The Department of Agriculture gathered 500 scientists in the Aviva stadium in Dublin this week to update everyone on climate change policies and developments.
The intention was to explain where the gaps in the science are, and talk about some of the potential solutions to the climate challenge. To that end it was a great sounding board for what’s happening.
As a general summary, it is clear there is a lot of climate investment going on in farming, both at farm level and at industry and research level. Yes there is still plenty to do, but assuming high adoption of new tools by farmers, there is a way to reduce emissions.
Interestingly the Secretary General of the Department of Agriculture Brendan Gleeson suggested policy doesn’t always follow science. While accepting the complexity and other unintended implications of changing policy, I struggle to tally policy not following science.
Last week, we discussed the water catchment science in this column, and how farmers are changing what they do, and that a ‘one fix for all’ (ie reducing stocking rate from 250kg to 220kg) is not the way to go to solve a national water quality problem.
Professor Frank O’Mara, Director of Teagasc, talked about the importance of holding the nitrates derogation or else we risk making the situation worse environmentally and economically for farmers.
This week at the Aviva event, Teagasc’s Pat Dillon talked about a group of farmers that have reduced spreading artificial nitrogen by 100kg/ha. Farmers are getting no hop of the ball on any of these changes yet.
Tarring everyone with the one brush in an effort to improve water quality, ignoring the new science, is just not the way to go. Why shouldn’t policy follow the science?
Everyone’s business
Maynooth Professor Peter Thorne addressed those assembled in the Aviva early in the morning and in fairness, it was hard to argue with anything he said. One of his core points was that this climate change challenge is everyone’s business.
Human activities contribute 100%, and he said there is no doubt that there was a human fingerprint on the recent flooding in parts of Ireland. Weather is changing and getting warmer and wetter is part of that.
Of course we all know at a local level that there are building developments in places that previously were flood plains, and hence, some of the residential flooding is not unexpected.
However, come back to his core point that this is everyone’s business when very often the narrative, and we hear is that farming and livestock have a heavier burden to carry.
He rightly suggested this polarisation of farming is not helpful. The lazy narrative is to make it someone else’s problem, which is the wrong way to influence change.
Rebalance
He said there is a very real need to rebalance the national conversation and that transport, energy and all the other sectors that are far more heavy emitters of carbon dioxide need to change. His point was if you pin the source of the problem on the minority (eg farming and food producers), then the rest think they have a free pass when in fact they are heavier users of carbon dioxide.
On individual gases, he said net zero on methane is not critical. What is critical he said, is carbon dioxide, and reducing it is everyone’s problem.
We have continuously said that farmers are willing and are playing their part. They are investing in slurry management, better genetics, better feed etc and all this is benefitting the environment.
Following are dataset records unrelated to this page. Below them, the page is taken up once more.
<file path="src/verilog/rtt_defines.vh">
// register map, field positions, reset values and counts for the reload timers
`ifndef RTT_DEFINES_VH
`define RTT_DEFINES_VH
`define RTT_ADDR_W 3
`define RTT_OFF_T3_CTRL 3'h0
`define RTT_OFF_T3_LOW 3'h1
`define RTT_OFF_T3_HIGH 3'h2
`define RTT_OFF_T4_CTRL 3'h3
`define RTT_OFF_T4_LOW 3'h4
`define RTT_OFF_T4_HIGH 3'h5
`define RTT_OFF_MISC 3'h6
`define RTT_T3_FLAG_BIT 7
`define RTT_T3_PDEN_BIT 6
`define RTT_T3_PS_HI 5
`define RTT_T3_PS_LO 4
`define RTT_T3_RUN_BIT 2
`define RTT_T3_CLK_HI 1
`define RTT_T3_CLK_LO 0
`define RTT_T4_FLAG_BIT 7
`define RTT_T4_TC_BIT 6
`define RTT_T4_PS_HI 5
`define RTT_T4_PS_LO 4
`define RTT_T4_MODE_HI 3
`define RTT_T4_MODE_LO 2
`define RTT_T4_RUN_BIT 1
`define RTT_T4_CLKS_BIT 0
`define RTT_T3_CTRL_RESET 8'h00
`define RTT_T4_CTRL_RESET 8'h00
`define RTT_DATA_RESET 16'h0000
`define RTT_T3_CTRL_WMASK 8'hf7
`define RTT_CLK_SYS 2'h0
`define RTT_CLK_PIN 2'h1
`define RTT_MODE_RELOAD 2'h0
`define RTT_MODE_BAUD 2'h1
`define RTT_MODE_RISE 2'h2
`define RTT_MODE_FALL 2'h3
`define RTT_PS_DIV8 8'h07
`define RTT_PS_DIV64 8'h3f
`define RTT_PS_DIV256 8'hff
`define RTT_BAUD_DIV 4'hf
`endif

</file>
<file path="src/verilog/rtt_reload_timers.v">
// two 16-bit auto-reload timers (three and four) with register port
`timescale 1ns/10ps
`include "rtt_defines.vh"

module rtt_reload_timers
(
    input wire CLK_I,
    input wire ARST_N_I,
    input wire [2:0] ADDR_I,
    input wire [7:0] WDATA_I,
    input wire WR_I,
    input wire RD_I,
    output reg [7:0] RDATA_O,
    input wire POWERDOWN_I,
    input wire TIMER_THREE_PIN_I,
    input wire TIMER_FOUR_PIN_I,
    input wire TIMER_THREE_IRQ_ENABLE_I,
    input wire TIMER_FOUR_IRQ_ENABLE_I,
    output reg TIMER_THREE_IRQ_O,
    output reg TIMER_FOUR_IRQ_O,
    output reg TIMER_FOUR_PIN_O,
    output reg TIMER_FOUR_PIN_OE_N_O,
    output reg BAUD_TICK_O
);

    // prescaler terminal mask for a two-bit ratio code
    function [7:0] ps_mask;
        input [1:0] code;
        begin
            case (code)
                2'h0: ps_mask = 8'h00;
                2'h1: ps_mask = `RTT_PS_DIV8;
                2'h2: ps_mask = `RTT_PS_DIV64;
                default: ps_mask = `RTT_PS_DIV256;
            endcase
        end
    endfunction

    // prescaler has reached the terminal value of the chosen ratio
    function ps_hit;
        input [7:0] count;
        input [7:0] mask;
        begin
            ps_hit = ((count & mask) == mask);
        end
    endfunction

    // write strobe aimed at one register offset
    function reg_hit;
        input strobe;
        input [2:0] addr;
        input [2:0] offset;
        begin
            reg_hit = strobe & (addr == offset);
        end
    endfunction

    // overflow flag: a hardware set wins over a software write of zero
    function flag_next;
        input flag;
        input set;
        input wr;
        input wbit;
        begin
            if (set)
                flag_next = 1'b1;
            else if (wr)
                flag_next = flag & wbit;
            else
                flag_next = flag;
        end
    endfunction

    reg rst_meta_q;
    reg rst_sync_q;
    wire rst_n;
    reg p3_meta_q;
    reg p3_sync_q;
    reg p3_prev_q;
    reg p4_meta_q;
    reg p4_sync_q;
    reg p4_prev_q;
    reg pd_meta_q;
    reg pd_sync_q;

    always @(posedge CLK_I or negedge ARST_N_I)
    begin
        if (!ARST_N_I)
        begin
            rst_meta_q <= 1'b0;
            rst_sync_q <= 1'b0;
        end
        else
        begin
            rst_meta_q <= 1'b1;
            rst_sync_q <= rst_meta_q;
        end
    end
    assign rst_n = rst_sync_q;

    // pins are asynchronous; the first stage is never looked at
    always @(posedge CLK_I or negedge rst_n)
    begin
        if (!rst_n)
        begin
            p3_meta_q <= 1'b0;
            p3_sync_q <= 1'b0;
            p3_prev_q <= 1'b0;
            p4_meta_q <= 1'b0;
            p4_sync_q <= 1'b0;
            p4_prev_q <= 1'b0;
            pd_meta_q <= 1'b0;
            pd_sync_q <= 1'b0;
        end
        else
        begin
            p3_meta_q <= TIMER_THREE_PIN_I;
            p3_sync_q <= p3_meta_q;
            p3_prev_q <= p3_sync_q;
            p4_meta_q <= TIMER_FOUR_PIN_I;
            p4_sync_q <= p4_meta_q;
            p4_prev_q <= p4_sync_q;
            pd_meta_q <= POWERDOWN_I;
            pd_sync_q <= pd_meta_q;
        end
    end

    wire p3_rise = p3_sync_q & ~p3_prev_q;
    wire p4_rise = p4_sync_q & ~p4_prev_q;
    wire p4_fall = ~p4_sync_q & p4_prev_q;

    // timer three state
    reg [7:0] t3_ctrl_q;
    reg [15:0] t3_cnt_q;
    reg [15:0] t3_rld_q;
    reg [7:0] t3_hbuf_q;
    reg [7:0] t3_ps_q;
    // timer four state
    reg [7:0] t4_ctrl_q;
    reg [15:0] t4_cnt_q;
    reg [15:0] t4_rld_q;
    reg [7:0] t4_hbuf_q;
    reg [7:0] t4_ps_q;
    reg t4_armed_q;
    reg [3:0] baud_q;
    reg [15:0] t3_cnt_d;
    reg [7:0] t3_ps_d;
    reg [15:0] t4_cnt_d;
    reg [7:0] t4_ps_d;

    wire t3_run = t3_ctrl_q[`RTT_T3_RUN_BIT];
    wire [1:0] t3_clks = t3_ctrl_q[`RTT_T3_CLK_HI:`RTT_T3_CLK_LO];
    wire t3_pin_clk = (t3_clks == `RTT_CLK_PIN);
    wire [7:0] t3_mask = ps_mask(t3_ctrl_q[`RTT_T3_PS_HI:`RTT_T3_PS_LO]);
    wire t3_src_ok = (t3_clks != 2'h2);
    wire t3_alive = ~pd_sync_q |
        (t3_ctrl_q[`RTT_T3_PDEN_BIT] & t3_pin_clk);
    wire t3_src = t3_pin_clk ? p3_rise : 1'b1;
    wire t3_go = t3_run & t3_src_ok & t3_alive & t3_src;
    wire t3_tick = t3_go & ps_hit(t3_ps_q, t3_mask);
    wire t3_ovf = t3_tick & (t3_cnt_q == 16'hffff);

    wire t4_run = t4_ctrl_q[`RTT_T4_RUN_BIT];
    wire t4_tc = t4_ctrl_q[`RTT_T4_TC_BIT];
    wire [1:0] t4_mode = t4_ctrl_q[`RTT_T4_MODE_HI:`RTT_T4_MODE_LO];
    wire t4_edge_mode = t4_mode[1];
    // edge modes ignore the clock select bit
    wire t4_pin_clk = t4_ctrl_q[`RTT_T4_CLKS_BIT] & ~t4_edge_mode;
    wire [7:0] t4_mask = ps_mask(t4_ctrl_q[`RTT_T4_PS_HI:`RTT_T4_PS_LO]);
    wire t4_trig = (t4_mode == `RTT_MODE_RISE) ? p4_rise : p4_fall;
    wire t4_src = t4_pin_clk ? p4_rise : 1'b1;
    wire t4_counting = t4_run & (~t4_edge_mode | t4_armed_q);
    wire t4_retrig = t4_run & t4_edge_mode & t4_armed_q & t4_tc &
        t4_trig;
    wire t4_tick = t4_counting & t4_src &
        ps_hit(t4_ps_q, t4_mask);
    wire t4_ovf = t4_tick & (t4_cnt_q == 16'hffff) & ~t4_retrig;

    wire wr_t3c = reg_hit(WR_I, ADDR_I, `RTT_OFF_T3_CTRL);
    wire wr_t3l = reg_hit(WR_I, ADDR_I, `RTT_OFF_T3_LOW);
    wire wr_t3h = reg_hit(WR_I, ADDR_I, `RTT_OFF_T3_HIGH);
    wire wr_t4c = reg_hit(WR_I, ADDR_I, `RTT_OFF_T4_CTRL);
    wire wr_t4l = reg_hit(WR_I, ADDR_I, `RTT_OFF_T4_LOW);
    wire wr_t4h = reg_hit(WR_I, ADDR_I, `RTT_OFF_T4_HIGH);

    // prescalers restart whenever their timer is stopped
    always @*
    begin
        t3_ps_d = t3_ps_q;
        if (!t3_run)
            t3_ps_d = 8'h00;
        else if (t3_go)
            t3_ps_d = t3_ps_q + 8'h01;
    end

    // restart on a retrigger too, so the period is exact
    always @*
    begin
        t4_ps_d = t4_ps_q;
        if (!t4_counting || t4_retrig)
            t4_ps_d = 8'h00;
        else if (t4_src)
            t4_ps_d = t4_ps_q + 8'h01;
    end

    // next count: a stopped low-byte write wins over counting
    always @*
    begin
        t3_cnt_d = t3_cnt_q;
        if (wr_t3l && !t3_run)
            t3_cnt_d = {t3_hbuf_q, WDATA_I};
        else if (t3_ovf)
            t3_cnt_d = t3_rld_q;
        else if (t3_tick)
            t3_cnt_d = t3_cnt_q + 16'h0001;
    end

    // run bit alone never clears the count
    always @*
    begin
        t4_cnt_d = t4_cnt_q;
        if (wr_t4l && !t4_run)
            t4_cnt_d = {t4_hbuf_q, WDATA_I};
        else if (t4_ovf || t4_retrig)
            t4_cnt_d = t4_rld_q;
        else if (t4_tick)
            t4_cnt_d = t4_cnt_q + 16'h0001;
    end

    // timer three
    always @(posedge CLK_I or negedge rst_n)
    begin
        if (!rst_n)
        begin
            t3_ctrl_q <= `RTT_T3_CTRL_RESET;
            t3_cnt_q <= `RTT_DATA_RESET;
            t3_rld_q <= `RTT_DATA_RESET;
            t3_hbuf_q <= 8'h00;
            t3_ps_q <= 8'h00;
        end
        else
        begin
            if (wr_t3c)
                t3_ctrl_q <= WDATA_I & `RTT_T3_CTRL_WMASK;
            // flag: written zero clears, overflow sets and wins
            t3_ctrl_q[`RTT_T3_FLAG_BIT] <= flag_next(
                t3_ctrl_q[`RTT_T3_FLAG_BIT], t3_ovf, wr_t3c,
                WDATA_I[`RTT_T3_FLAG_BIT]);
            t3_ps_q <= t3_ps_d;
            // high byte waits in a buffer until the low byte commits
            if (wr_t3h)
                t3_hbuf_q <= WDATA_I;
            if (wr_t3l)
                t3_rld_q <= {t3_hbuf_q, WDATA_I};
            t3_cnt_q <= t3_cnt_d;
        end
    end

    // timer four
    always @(posedge CLK_I or negedge rst_n)
    begin
        if (!rst_n)
        begin
            t4_ctrl_q <= `RTT_T4_CTRL_RESET;
            t4_cnt_q <= `RTT_DATA_RESET;
            t4_rld_q <= `RTT_DATA_RESET;
            t4_hbuf_q <= 8'h00;
            t4_ps_q <= 8'h00;
            t4_armed_q <= 1'b0;
            baud_q <= 4'h0;
        end
        else
        begin
            if (wr_t4c)
                t4_ctrl_q <= WDATA_I;
            t4_ctrl_q[`RTT_T4_FLAG_BIT] <= flag_next(
                t4_ctrl_q[`RTT_T4_FLAG_BIT], t4_ovf, wr_t4c,
                WDATA_I[`RTT_T4_FLAG_BIT]);
            t4_ps_q <= t4_ps_d;
            // arming: wait for an edge, disarm on overflow
            if (!t4_run || !t4_edge_mode)
                t4_armed_q <= 1'b0;
            else if (t4_ovf)
                t4_armed_q <= 1'b0;
            else if (!t4_armed_q && t4_trig)
                t4_armed_q <= 1'b1;
            if (wr_t4h)
                t4_hbuf_q <= WDATA_I;
            if (wr_t4l)
                t4_rld_q <= {t4_hbuf_q, WDATA_I};
            t4_cnt_q <= t4_cnt_d;
            // baud sixteenth divider counts overflows in baud mode
            if (t4_mode != `RTT_MODE_BAUD)
                baud_q <= 4'h0;
            else if (t4_ovf)
                baud_q <= baud_q + 4'h1;
        end
    end

    // compare pin toggles only on the system clock
    always @(posedge CLK_I or negedge rst_n)
    begin
        if (!rst_n)
            TIMER_FOUR_PIN_O <= 1'b0;
        else if (t4_tc && !t4_pin_clk && !t4_edge_mode && t4_ovf)
        begin
            if (t4_mode == `RTT_MODE_RELOAD)
                TIMER_FOUR_PIN_O <= ~TIMER_FOUR_PIN_O;
            else if (baud_q == `RTT_BAUD_DIV)
                TIMER_FOUR_PIN_O <= ~TIMER_FOUR_PIN_O;
        end
    end

    // outputs and register reads
    always @(posedge CLK_I or negedge rst_n)
    begin
        if (!rst_n)
        begin
            RDATA_O <= 8'h00;
            TIMER_THREE_IRQ_O <= 1'b0;
            TIMER_FOUR_IRQ_O <= 1'b0;
            TIMER_FOUR_PIN_OE_N_O <= 1'b1;
            BAUD_TICK_O <= 1'b0;
        end
        else
        begin
            TIMER_THREE_IRQ_O <= t3_ctrl_q[`RTT_T3_FLAG_BIT] &
                TIMER_THREE_IRQ_ENABLE_I;
            TIMER_FOUR_IRQ_O <= t4_ctrl_q[`RTT_T4_FLAG_BIT] &
                TIMER_FOUR_IRQ_ENABLE_I;
            TIMER_FOUR_PIN_OE_N_O <= ~(t4_tc & ~t4_edge_mode);
            BAUD_TICK_O <= t4_ovf & (baud_q == `RTT_BAUD_DIV) &
                (t4_mode == `RTT_MODE_BAUD);
            RDATA_O <= 8'h00;
            // counts read live; reading while running is not exact
            if (RD_I)
            begin
                case (ADDR_I)
                    `RTT_OFF_T3_CTRL: RDATA_O <= t3_ctrl_q;
                    `RTT_OFF_T3_LOW: RDATA_O <= t3_cnt_q[7:0];
                    `RTT_OFF_T3_HIGH: RDATA_O <= t3_cnt_q[15:8];
                    `RTT_OFF_T4_CTRL: RDATA_O <= t4_ctrl_q;
                    `RTT_OFF_T4_LOW: RDATA_O <= t4_cnt_q[7:0];
                    `RTT_OFF_T4_HIGH: RDATA_O <= t4_cnt_q[15:8];
                    `RTT_OFF_MISC: RDATA_O <= {6'h00, t4_armed_q,
                        TIMER_FOUR_PIN_O};
                    default: RDATA_O <= 8'h00;
                endcase
            end
        end
    end

endmodule // rtt_reload_timers
</file>
<file path="config.mk">
export PLATFORM = sky130hd
export DESIGN_NAME = rtt_reload_timers
export DESIGN_NICKNAME = d
export VERILOG_FILES = /design/src/verilog/rtt_reload_timers.v
export VERILOG_INCLUDE_DIRS = /design/src /design/src/verilog
export SDC_FILE = /design/constraint.sdc
export NUM_CORES = 1
export LEC_CHECK = 0
export BUFFER_PORTS_ARGS = -buffer_cell sky130_fd_sc_hd__buf_2
export CELL_PAD_IN_SITES_DETAIL_PLACEMENT = 0
export CELL_PAD_IN_SITES_GLOBAL_PLACEMENT = 1
export CORE_MARGIN = 1
export CORE_UTILIZATION = 42
export CTS_BUF_LIST = sky130_fd_sc_hd__clkbuf_4 sky130_fd_sc_hd__clkbuf_8
export CTS_CLUSTER_DIAMETER = 50
export DETAILED_ROUTE_END_ITERATION = 7
export GPL_ROUTABILITY_DRIVEN = 0
export GPL_TIMING_DRIVEN = 0
export PLACE_DENSITY_LB_ADDON = 0.1
export SYNTH_ARGS = -nofsm -noshare
export SYNTH_HDL_FRONTEND = slang
export SYNTH_SLANG_ARGS = --single-unit
</file>
<file path="constraint.sdc">
create_clock -name CLK_I -period 4.51 [get_ports CLK_I]
set_clock_uncertainty 0.2 [all_clocks]
set_input_delay 0.451 -clock CLK_I [delete_from_list [all_inputs] [get_ports CLK_I]]
set_output_delay 0.451 -clock CLK_I [all_outputs]
set_load 0.03 [all_outputs]
</file>
==> results by group, run 1 <==
Power
  – Leak Pwr: 0.00342 uW
  – PwrDens: roughly 500 nW/um^2
  – Design Power: 4050 uW
  – Maximum VDD drop: 0.291 mV

Worst setup path
  – Critical path endpoint: t4_cnt_q[7]$_DFFE_PN0P_
  – WP data arrival: 2.95 ns
  – Data required time of the worst path: approximately 4.6 ns
  – Worst Path Buf+Inv: 0
  – Reg2reg end: t4_cnt_q[7]$_DFFE_PN0P_
  – WS Path Type: reg2reg
  – Slowest stage cell, crit path: dfrtp_1
  – Crit path from: t4_cnt_q[0]$_DFFE_PN0P_
  – Largest delay contributor family on the critical path: simple AND/OR/NAND/NOR gates
  – CP Depth: 6
  – Worst reg-to-reg setup slack: 1.64 ns
  – CP Launch Type: flip-flop
  – Worst r2r path cells: 6
  – Crit end category: flip-flop
  – Crit-path max FO: 9
  – CP peak stage delay: ~0.56 ns
  – RR Startpoint: t4_cnt_q[0]$_DFFE_PN0P_
  – Worst path most repeated cell: nand4_1
  – CP Cell Sequence: ha_1 -> nand4_1 -> nor4_1 -> nand4_1 -> nand2_1 -> o311ai_0

Global routing
  – First-pass GRT wire length: 31300 microns
  – Pin count of the biggest net entering global routing: 68
  – Initial antenna violation count: 2
  – Overall Global Routing Usage: 0.236
  – GR Overflow Total: 0
  – Vias in the first global route: around 5.5k

Floorplanning
  – Die width: 132 microns
  – Die area: 17500 sq um
  – Area of the core: 16600 sq um
  – Io pins: 33
  – Starting density of the core: 0.430
  – Die Span Y: approximately 130 microns
  – Placement Rows: 47

Cells and area
  – Sequential Area: 3480 sq um
  – Area of the multi-input gates: 3440 sq um
  – Fillers: 1547
  – Net count, final: ~750
  – Final Non-Filler Cells: ~960
  – Share of cells above drive strength 1: 0.209
  – Final core area utilization: 0.491
  – Area growth, synth to finish: 14.1%

Yosys
  – Top cell type's share of synthesized area: 0.484
  – Post-synthesis register bit count: 139
  – Number of synthesized flops with an enable pin: 0
  – Most frequent cell after synthesis: dfrtp_1
  – Top post-synthesis cells by area: dfrtp_1 (48%), mux2_2 (9.5%), mux2i_1 (2.9%)
  – Post-synth top cells: dfrtp_1 (138), mux2_2 (60), nand2_1 (42), nor2_1 (41), nand3_1 (35)
  – Mapped Nets: 691
  – YS warnings: 0
  – Cells after Synth: 666
  – Yosys top cell by area: dfrtp_1
  – Dominant synthesized flop cell: dfrtp_1
  – Async S/R FF share, synth: 1.00
  – Register area share after synthesis: 0.488
  – Syn Area/Cell: roughly 11 sq um
  – Synthesized area: 7130 sq um
  – Synth unique cells: roughly 70

Clocking
  – CTS tree: yes
  – Skew-Pair Late Insertion Delay: 0.46 ns
  – CTS Buf Count: 17
  – Clock tree sinks: between 100 and 150
  – CTS root buffer: clkbuf_8
  – # H-tree levels: 4
  – Clock buffer depth: 2
  – Post-CTS sizing: 0
  – Reg clk slew, reported paths: approximately 0.08 ns

STA
  – Final worst path period need: about 2.9 ns
  – Slew at the pin closest to its max-slew limit: around 0.93 ns
  – Final Cycle Share: 0.637
  – Finish-stage setup viols: 0
  – Fmax: 348 MHz
  – Max_slew headroom: 0.377
  – Final hold vios: 0
  – RSZ-0062 raised after global routing: false
  – Max-slew violations: 0
  – Setup ws final: 1.64 ns

Place
  – Port bufs: 31
  – Pre-CTS WS: 1.21 ns
  – Post-detail-place hpwl: 13700 microns
  – Placed cell count: 919

Route
  – Drt pass-1 iters: 7
  – Iter 0 DRT Violations: about 530
  – Routed WL: 19600 microns
  – Drt via density: 5.92
  – Drt drc: 0
  – Routed Antenna Nets: 0
  – Via count: 5676
  – WL/cell: 20.5 microns

Flow run
  – Max-Cap Viols: 0

Worst hold path
  – HP Class: reg2async

Outcome
  – Status: completed
==> cells in the final DEF (no fill, tap or decap), types with 5 or more instances in the layout <==
cell type,n
a22oi_1,5
o211ai_2,5
xnor2_1,21
clkbuf_8,21
nor3_1,13
nand2b_1,9
a221oi_1,5
dlygate4sd3_1,6
clkbuf_1,20
nand3_1,35
nand4_1,8
a21oi_1,20
o21ai_0,28
dfrtp_1,137
o22ai_1,5
inv_1,12
mux2i_1,21
buf_1,7
and2_1,9
and3_1,17
a211oi_1,6
nor2b_1,7
clkbuf_4,5
nand2_1,42
a31oi_1,18
mux2_2,60
o311ai_0,9
ha_1,5
xor2_1,8
buf_2,36
a221o_1,5
nor4_1,8
nor2_1,41
==> per-layer routing <==
metal | share of wire | GRT usage | vias to the layer above
met5 | 0 | 0 | -
li1 | - | - | 2594
met3 | 0.063 | 0.0561 | 26
met4 | 0.020 | 0.0837 | 0
met1 | 0.47 | 0.340 | 2869
met2 | 0.45 | 0.346 | 187
==> worst reg2reg max path, stage by stage (launching register included) <==
cell and delay [ns]:
dfrtp_1 0.56, ha_1 0.31, nand4_1 0.13, nor4_1 0.45, nand4_1 0.39, nand2_1 0.46
o311ai_0 0.20
==> timing repair <==
action                                  CTS  global route
hold buffers                              6             0
endpoints found under the setup margin    0             0
setup buffers                             0             0
hold endpoints to repair                  7             0
==> where the power goes <==
part | switching, uW | internal, uW
clock network | 471 | 676
registers | 420 | 1550
logic | 478 | 451
total | 1370 | 2680
==> cell families (layout without fill, tap and decap cells) <==
kind of cell,Yosys count,count (layout),share of synthesized area
simple gates,216,216,0.163
compound gates,144,144,0.144
flops,139,139,0.488
mux,83,83,0.131
buf+inv,49,120,0.0300
xor+xnor,29,29,0.0356
fa+ha+maj,5,5,0.00877
other cells,1,2,0.000526
==> worst min-delay path by stage <==
stage	endpoint	slack, ns	depth (start not counted)
finish	t3_rld_q[8]$_DFFE_PN0P_	0.04	0
global route	RDATA_O[6]$_DFF_PN0_	0.05	2
CTS	RDATA_O[6]$_DFF_PN0_	0.03	2
detailed placement	rst_meta_q$_DFF_PN0_	0.04	1
global placement	rst_meta_q$_DFF_PN0_	0.04	1
floorplan	rst_meta_q$_DFF_PN0_	-0.04	0
==> flip-flops by register name, summed over array words and instances, names as in the netlist, 4 cells and up <==
register and cells:
t3_rld_q 16, t3_cnt_q 16, t4_rld_q 16, t4_cnt_q 16, t4_hbuf_q 8, t3_ps_q 8
t3_ctrl_q 7, RDATA_O 8, t4_ps_q 8, baud_q 4, t4_ctrl_q 8, t3_hbuf_q 8
==> final cells by class <==
| class | instances | share of cell area |
|---|---|---|
| buffer | 36 | 0.0203 |
| timing repair buffer | 39 | 0.0332 |
| multi-input combinational | 478 | 0.423 |
| inverter | 13 | 0.00599 |
| clock inverter | 7 | 0.0169 |
| sequential | 139 | 0.428 |
| antenna | 1 | 0.000307 |
| tap | 220 | 0.0338 |
| clock buffer | 25 | 0.0384 |
==> metrics by stage <==
stage / hold WS (ns) / TNS [ns] / area [sq um]
detailed placement: 0.0371 / 0 / 7620
floorplan: -0.0446 / 0 / 7130
finish: 0.0400 / 0 / 8140
global route: 0.0487 / 0 / 8140
CTS: 0.0339 / 0 / 8130
global placement: 0.0354 / -192.79 / 7560
Power figures use the tool's default switching activity.
==> inputs of run 2 (changes only) <==
==> constraint.sdc (replaced) <==
create_clock -name CLK_I -period 2.3 [get_ports CLK_I]
set_clock_uncertainty 0.2 [all_clocks]
set_input_delay 0.23 -clock CLK_I [delete_from_list [all_inputs] [get_ports CLK_I]]
set_output_delay 0.23 -clock CLK_I [all_outputs]
set_load 0.03 [all_outputs]
==> run 2 against run 1 <==
Utilization rose by 3.5 points. Non-clock buffer count rose by 31. Largest cell class is now multi-input gates. Critical path type unchanged. Total power rose by 120%.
Capturing this in the national inventory so that the EPA can give farmers credit for these and other changes is the challenge in terms of timing.
The EPA boss Laura Burke suggests they are willing to take on the more modern measurements and science, but that peer reviewed science is necessary.
The fear is we will have lost a generation of the best food producers globally by talking down farming, when in fact we should be talking it up as a world leader in sustainability.